Task brief: From the data below, return all lines holding the string "reports".

Dataset entries:

------

==> flow/design.v <==
module branch_unit(
    input [31:0] input_a,
    input [31:0] input_b,
    input [2:0] branch_type,
    output reg branch_taken
);
    always @(*) begin
        case (branch_type)
            3'b000: branch_taken = (input_a == input_b);  
            3'b001: branch_taken = (input_a != input_b);  
            3'b100: branch_taken = (input_a < input_b);   
            3'b101: branch_taken = (input_a >= input_b);  
            default: branch_taken = 0;
        endcase
    end
endmodule
==> flow/run.sh <==
#!/bin/bash
# OpenROAD 26Q1-2900-gdf79404cd8, Yosys 0.63+post, stock flow scripts
make -C /OpenROAD-flow-scripts/flow DESIGN_CONFIG=/design/flow/config.mk WORK_HOME=/design/flow/orfs finish
==> flow/config.mk <==
export PLATFORM = sky130hd
export DESIGN_NAME = branch_unit
export DESIGN_NICKNAME = branch_unit
export VERILOG_FILES = /design/flow/design.v
export SDC_FILE = /design/flow/constraint.sdc
export NUM_CORES = 4
export LEC_CHECK = 1
export CORE_AREA = 10 10 97 97
export DIE_AREA = 0 0 107 107
export SYNTH_HDL_FRONTEND = slang
==> flow/constraint.sdc <==
current_design branch_unit

set clk_period 3.8
set clk_io_pct 0.2

create_clock -name clk0 -period $clk_period

set non_clock_inputs [all_inputs -no_clocks]
set_input_delay [expr $clk_period * $clk_io_pct] -clock clk0 $non_clock_inputs
set_output_delay [expr $clk_period * $clk_io_pct] -clock clk0 [all_outputs]
==> results.yml <==
# generated from flow reports
placed_design:
  dp_hpwl_um: 2900
  place_congestion: 0.775
  dp.cells: 294
  place_area_um2: 1720
  pre_cts_slack_ns: -0.402
  io_buffers: 68
detailed_routing:
  drt-total-wl_um: 3190
  via_count: 1076
  drc_errors: 0
  vias_per_cell: 3.64
  dr.pass1.iters: 4
  drt_first_iter_violations: 6
  antennaDiodeCount: 0
  wl_per_cell_um: 10.8
  ant_nets: 0
sta:
  setup_violations: 0
  final.min_clock_period_ns: 3.72
  hold_viol: 0
  fmaxAchievable_mhz: 269
  fin_crit_sh_pct: 97.9
  tightest_slew_ns: 0.286
  drv_slew: 0
  max_slew_margin_pct: 80.9
  finalWorstSetupSlack_ns: 0.0806
worst_setup_path:
  critPathLaunchType: "input pin"
  end_kind: "output pin"
  crit_slowest_cell: "clkdlybuf4s50_1"
  path_delay_family: "AND-OR/OR-AND gates"
  worst-path-buf-inv: 2
  worstSetupPathType: "in2out"
  cpPeakStageDelay_ns: 0.46
  worst_ep_arrival_time_ns: 2.96
  worstPathCellList: "clkdlybuf4s50_1 > ha_1 > nand4_1 > nor2_1 > a221o_1 > a211o_1 > a21o_1 > a2111oi_2 > buf_2"
  crit_required_ns: 3.04
  crit_fanout: 3
floorplan:
  die_h_um: 107
  core_util_floorplan_pct: 11.7
  dieArea_um2: 11400
  io_pins: 68
  fp.coreArea_um2: 7290
  std_cell_rows: 31
  die_w_um: 107
grt:
  grt_max_degree: 5
  grt_usage_pct: 4.91
  grt_antenna_before_repair: 0
  overflow: 0
  grt_pass1_wl_um: 4820
  grt_pass1_vias: 1077
run_status:
  outcome: "finished, final reports clean"
job:
  cap_viol_max_count: 0
  warnings: 32
logic_synthesis:
  yosysTopAreaCellShare_pct: 47.0
  synth_area_um2: 852
  ys_seq_share_pct: 0
  ys_cells: 119
  synthCells: 119
  syn_avg_cell_area_um2: 7.16
  largest_area_cell: "ha_1"
  synth.distinct_cells: 23
  ys_area_um2: 852
  area_leaders: "ha_1 47%, inv_1 14%, a21oi_1 6.5%, nand4_1 5.9%, nand2_1 3.1%"
  synth_warnings: 0
cts:
  postCtsHoldBufs: 0
power_and_ir_drop:
  ir_worst_vdd_mv: 0.0320
  power_density_nw_per_um2: 90.8
  p_leak_nw: 1.01
  p_total_mw: 0.177
finish:
  post_layout_nonfiller_instances: 296
  clock_buffers: 0
  stdcell_area_um2: 1950
  drive_above_1_share_pct: 18.8
  area_delta_synth_final_pct: 129
  regArea_um2: 0
  flop-count: 0
min_path:
  hold_class: "in2out"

------

The answer:
# generated from flow reports
  outcome: "finished, final reports clean"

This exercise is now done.